What to do:
Whenever a line in the data contains "compound", show that line.

Data shown:
┏━━

**config.mk**
```make
export PLATFORM = sky130hd
export DESIGN_NAME = riscv_fetch_stage
export DESIGN_NICKNAME = d
export VERILOG_FILES = /design/src/rtl/riscv_fetch_stage.sv
export SDC_FILE = /design/constraint.sdc
export NUM_CORES = 1
export LEC_CHECK = 0
export BUFFER_PORTS_ARGS = -buffer_cell sky130_fd_sc_hd__clkbuf_2
export CORE_MARGIN = 3
export CORE_UTILIZATION = 50
export CTS_CLUSTER_SIZE = 14
export DETAILED_ROUTE_END_ITERATION = 8
export PLACE_DENSITY_LB_ADDON = 0.12
export SLEW_MARGIN = 10
export SYNTH_ARGS = -nofsm -noshare
export SYNTH_HDL_FRONTEND = slang
export SYNTH_SLANG_ARGS = --single-unit
```
**constraint.sdc**
```tcl
create_clock -name clk -period 5 [get_ports clk]
set_input_delay 0.25 -clock clk [delete_from_list [all_inputs] [get_ports clk]]
set_output_delay 0.25 -clock clk [all_outputs]
set_load 0.1 [all_outputs]
```
**src/rtl/riscv_fetch_stage.sv**
```systemverilog
// RV32I instruction-fetch stage: owns the PC, issues one-outstanding imem requests
// and holds the IF/ID pipeline register with a one-entry skid buffer for stalls.
//
// state | meaning
// FETCH | request at pc outstanding; accept data into IF/ID or skid
// HOLD  | skid holds a fetched instruction while IF/ID is stalled; no request
// DRAIN | redirected while a request was in flight; wait out and drop its data
module riscv_fetch_stage #(
    parameter logic [31:0] RESET_PC  = 32'h0000_0000,
    parameter logic [31:0] NOP_INSTR = 32'h0000_0013
) (
    input  logic        clk,
    input  logic        rst,
    output logic        imem_req,
    output logic [31:0] imem_addr,
    input  logic        imem_ready,
    input  logic [31:0] imem_rdata,
    input  logic        stall,
    input  logic        redirect_valid,
    input  logic [31:0] redirect_pc,
    output logic        if_id_valid,
    output logic [31:0] if_id_pc,
    output logic [31:0] if_id_instr,
    output logic [6:0]  if_id_opcode
);

    typedef enum logic [1:0] {FETCH, HOLD, DRAIN} state_t;

    state_t      state;
    state_t      state_nxt;
    logic [31:0] pc;
    logic [31:0] drain_addr;
    logic [31:0] skid_pc;
    logic [31:0] skid_instr;

    always_ff @(posedge clk) begin
        if (rst) state <= FETCH;
        else     state <= state_nxt;
    end

    // A redirect landing in DRAIN together with imem_ready still completes the drain.
    always_comb begin
        state_nxt = state;
        case (state)
            FETCH: begin
                if (redirect_valid)
                    state_nxt = imem_ready ? FETCH : DRAIN;
                else if (imem_ready && stall && if_id_valid)
                    state_nxt = HOLD;
            end
            HOLD:    if (redirect_valid || !stall) state_nxt = FETCH;
            DRAIN:   if (imem_ready) state_nxt = FETCH;
            default: state_nxt = FETCH;
        endcase
    end

    always_comb begin
        imem_req  = !rst && (state != HOLD);
        imem_addr = (state == DRAIN) ? drain_addr : pc;
    end

    always_ff @(posedge clk) begin
        if (rst) begin
            pc          <= RESET_PC;
            drain_addr  <= RESET_PC;
            skid_pc     <= 32'h0;
            skid_instr  <= NOP_INSTR;
            if_id_valid <= 1'b0;
            if_id_pc    <= 32'h0;
            if_id_instr <= NOP_INSTR;
        end else if (redirect_valid) begin
            pc          <= redirect_pc & ~32'h3;
            if_id_valid <= 1'b0;
            if_id_instr <= NOP_INSTR;
            if (state == FETCH && !imem_ready)
                drain_addr <= pc;
        end else begin
            case (state)
                FETCH: begin
                    if (imem_ready) begin
                        if (!stall || !if_id_valid) begin
                            if_id_valid <= 1'b1;
                            if_id_pc    <= pc;
                            if_id_instr <= imem_rdata;
                        end else begin
                            skid_pc    <= pc;
                            skid_instr <= imem_rdata;
                        end
                        pc <= pc + 32'd4;
                    end else if (!stall) begin
                        if_id_valid <= 1'b0;
                        if_id_instr <= NOP_INSTR;
                    end
                end
                HOLD: begin
                    if (!stall) begin
                        if_id_valid <= 1'b1;
                        if_id_pc    <= skid_pc;
                        if_id_instr <= skid_instr;
                    end
                end
                default: begin
                    if (!stall) begin
                        if_id_valid <= 1'b0;
                        if_id_instr <= NOP_INSTR;
                    end
                end
            endcase
        end
    end

    assign if_id_opcode = if_id_instr[6:0];

endmodule

```
==> flow_summary.html <==
<table>
<tr><th>Metric</th><th>Value</th></tr>
<tr><th colspan="2">Outcome</th></tr>
<tr><td>Result of the run</td><td>finished clean</td></tr>
<tr><th colspan="2">Global route</th></tr>
<tr><td>Maximum number of pins on one net before global-route repair</td><td>90</td></tr>
<tr><td>Remaining global-route overflow</td><td>0</td></tr>
<tr><td>Via count of the first global-routing pass</td><td>about 6700</td></tr>
<tr><td>First-pass GRT wire length</td><td>between 30000 and 40000 µm</td></tr>
<tr><td>Initial antenna violation count</td><td>0</td></tr>
<tr><td>Aggregate global-route resource usage</td><td>0.231</td></tr>
<tr><th colspan="2">Layout</th></tr>
<tr><td>Area Growth Syn to Fin</td><td>17.5%</td></tr>
<tr><td>Antenna diodes</td><td>0</td></tr>
<tr><td>Final net count</td><td>roughly 1100</td></tr>
<tr><td>Fraction of layout cells with a size suffix above 1</td><td>0.233</td></tr>
<tr><td>Final Instance Count excl. Fillers</td><td>between 1000 and 1500</td></tr>
<tr><th colspan="2">Clocking</th></tr>
<tr><td>Post-CTS Resized</td><td>0</td></tr>
<tr><td># hold bufs at CTS</td><td>0</td></tr>
<tr><td>H-tree levels</td><td>4</td></tr>
<tr><td>Number of setup buffers added after CTS</td><td>0</td></tr>
<tr><td>Clock buffers created by TritonCTS</td><td>17</td></tr>
<tr><td>Clock insertion delay at the later pin of the skew report</td><td>0.43 ns</td></tr>
<tr><td>Number of sinks driven by the clock tree</td><td>~190</td></tr>
<tr><td>Clock tree from TritonCTS</td><td>built</td></tr>
<tr><td>Clock input transition at the sequential cells of the worst setup and hold paths</td><td>~0.070 ns</td></tr>
<tr><td>Max Buffers Root-to-Sink</td><td>2</td></tr>
<tr><td>Clk Tree Root Cell</td><td>clkbuf_16</td></tr>
<tr><th colspan="2">Min path</th></tr>
<tr><td>Class of the tightest hold or removal check</td><td>in -&gt; reg</td></tr>
<tr><th colspan="2">Power and ir drop</th></tr>
<tr><td>Power Density</td><td>about 390 nW/µm²</td></tr>
<tr><td>Switching power</td><td>1.18 mW</td></tr>
<tr><td>Proportion of power drawn by flip-flops and latches</td><td>0.424</td></tr>
<tr><td>Maximum VDD drop</td><td>0.273 mV</td></tr>
<tr><td>Sw Ratio</td><td>0.312</td></tr>
<tr><td>Part of the total power dissipated in the clock network</td><td>0.399</td></tr>
<tr><td>Internal Dissipation</td><td>2.61 mW</td></tr>
<tr><td>Portion of total power attributed to combinational logic</td><td>0.177</td></tr>
<tr><td>Leakage power figure</td><td>3.64 nW</td></tr>
<tr><th colspan="2">Floorplan</th></tr>
<tr><td>Core region area</td><td>16000 µm²</td></tr>
<tr><td>Starting Density</td><td>0.514</td></tr>
<tr><td>I/O pin cnt</td><td>~170</td></tr>
<tr><td>Die Wd</td><td>134 µm</td></tr>
<tr><td>DIE AREA</td><td>18000 µm²</td></tr>
<tr><td>Die H</td><td>134 µm</td></tr>
<tr><td>Number of placement rows</td><td>between 40 and 50</td></tr>
<tr><th colspan="2">Synth</th></tr>
<tr><td>Fraction of the mapped netlist area in compound gates</td><td>0.196</td></tr>
<tr><td>Number of enable flip-flop cells after synthesis</td><td>0</td></tr>
<tr><td>Main combinational cell family by area after synthesis</td><td>compound AO/OA/AOI/OAI gates</td></tr>
<tr><td>Sequential area share after synthesis</td><td>0.455</td></tr>
<tr><td>Mapped cell area</td><td>8230 µm²</td></tr>
<tr><td>Flip-flop cell with the highest count after synthesis</td><td>dfxtp_1</td></tr>
<tr><td>Multiplexer share of the synthesized area</td><td>0.0775</td></tr>
<tr><td>Area share of xor/xnor cells in the synthesized design</td><td>0.0117</td></tr>
<tr><td>Average footprint of a synthesized cell</td><td>roughly 8.3 µm²</td></tr>
<tr><td>Library cells used by synthesis</td><td>50</td></tr>
<tr><td>Yosys reg bits</td><td>approximately 190</td></tr>
<tr><td>Syn. warnings</td><td>0</td></tr>
<tr><td>Adder-cell area share of the yosys netlist</td><td>0.00152</td></tr>
<tr><td>Number of instances in the synthesized netlist</td><td>approximately 990</td></tr>
<tr><td>Async SR Flop Fraction</td><td>0</td></tr>
<tr><td>Area fraction in and, or, nand and nor cells after synthesis</td><td>0.195</td></tr>
<tr><th colspan="2">Worst setup path</th></tr>
<tr><td>Nature of the critical path startpoint</td><td>flip-flop</td></tr>
<tr><td>Maximum net fanout on the critical path</td><td>31</td></tr>
<tr><td>Endpoint arrival time on the critical path</td><td>approximately 2.9 ns</td></tr>
<tr><td>Critical path class</td><td>reg -&gt; out</td></tr>
<tr><td>Kind of capture point of the worst setup path</td><td>output pin</td></tr>
<tr><td>Required time at the worst-slack endpoint</td><td>approximately 4.8 ns</td></tr>
<tr><th colspan="2">Timing</th></tr>
<tr><td>Share of the cycle needed by the critical path after routing</td><td>0.620</td></tr>
<tr><td>Achievable clock frequency</td><td>between 0.3 and 0.4 GHz</td></tr>
<tr><td>Final Setup Violations</td><td>0</td></tr>
<tr><td>Max-Slew Margin vs Limit</td><td>0.341</td></tr>
<tr><td>Summed negative setup slack over all endpoints</td><td>0 ns</td></tr>
<tr><td>Total count of hold-check failures in the final report</td><td>0</td></tr>
<tr><td>Worst-Margin Slew</td><td>roughly 0.99 ns</td></tr>
<tr><td>Layout Skew</td><td>0.00826 ns</td></tr>
<tr><td>Max Slew Vio Count</td><td>0</td></tr>
<tr><td>Unrepaired setup endpoints after global routing</td><td>no</td></tr>
<tr><td>Min Tclk post-route</td><td>3.10 ns</td></tr>
<tr><th colspan="2">Routing</th></tr>
<tr><td>Vias per inst</td><td>between 5 and 6</td></tr>
<tr><td>Total wire length after detailed routing</td><td>around 21000 µm</td></tr>
<tr><td>Avg WL per Cell</td><td>16.2 µm</td></tr>
<tr><td>Number of routed nets with antenna violations</td><td>0</td></tr>
<tr><td>Vias post-DR</td><td>between 7000 and 8000</td></tr>
<tr><td>Initial DRC count</td><td>between 400 and 500</td></tr>
<tr><td>DRT Pass-1 Iters</td><td>5</td></tr>
<tr><td>Number of design rule violations left after detail routing</td><td>0</td></tr>
<tr><th colspan="2">Place</th></tr>
<tr><td>Placed cell count</td><td>1276</td></tr>
<tr><td>Final weighted congestion of routability-driven global placement</td><td>0.767</td></tr>
<tr><td>Hpwl dp</td><td>between 10000 and 15000 µm</td></tr>
<tr><td>Number of input and output port buffers inserted</td><td>approximately 170</td></tr>
<tr><th colspan="2">Run</th></tr>
<tr><td>Max-Cap Viols</td><td>0</td></tr>
</table>
-- critical path, stage by stage (launching register included) --
cell      delay [ns]
dfxtp_1         0.68
nor2b_4         0.91
mux2_2          0.44
clkbuf_2        0.37
-- cell usage in the layout (no fill, tap or decap), drive strengths merged, types with 4 or more instances in the layout --
| cell type | count |
|---|---|
| o21ai | 6 |
| xnor2 | 5 |
| o31ai | 9 |
| a22oi | 29 |
| a311oi | 14 |
| mux2i | 30 |
| inv | 12 |
| nor4 | 11 |
| mux2 | 30 |
| nor2 | 88 |
| and3 | 4 |
| a211oi | 41 |
| dfxtp | 187 |
| bufinv | 5 |
| nand4 | 12 |
| or4 | 12 |
| a21oi | 97 |
| a22o | 27 |
| xor2 | 6 |
| nand3b | 5 |
| or3 | 4 |
| clkbuf | 186 |
| nand2 | 204 |
| o31a | 5 |
| conb | 4 |
| nand3 | 9 |
| buf | 15 |
-- cell usage after synthesis, drive strengths merged, types with 6 or more instances --
cell | count | share of area
nand2 | 204 | 0.093
dfxtp | 187 | 0.45
a21oi | 97 | 0.059
nor2 | 88 | 0.040
clkbuf | 81 | 0.037
a211oi | 41 | 0.037
buf | 30 | 0.023
mux2 | 30 | 0.041
mux2i | 30 | 0.036
a22oi | 29 | 0.026
a22o | 27 | 0.029
a311oi | 14 | 0.015
nand4 | 12 | 0.0091
or4 | 12 | 0.011
nor4 | 11 | 0.0084
nand3 | 9 | 0.0061
o31ai | 9 | 0.0082
inv | 8 | 0.0036
o21ai | 6 | 0.0036
xor2 | 6 | 0.0064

┗━━

Written answer:
<tr><td>Fraction of the mapped netlist area in compound gates</td><td>0.196</td></tr>
<tr><td>Main combinational cell family by area after synthesis</td><td>compound AO/OA/AOI/OAI gates</td></tr>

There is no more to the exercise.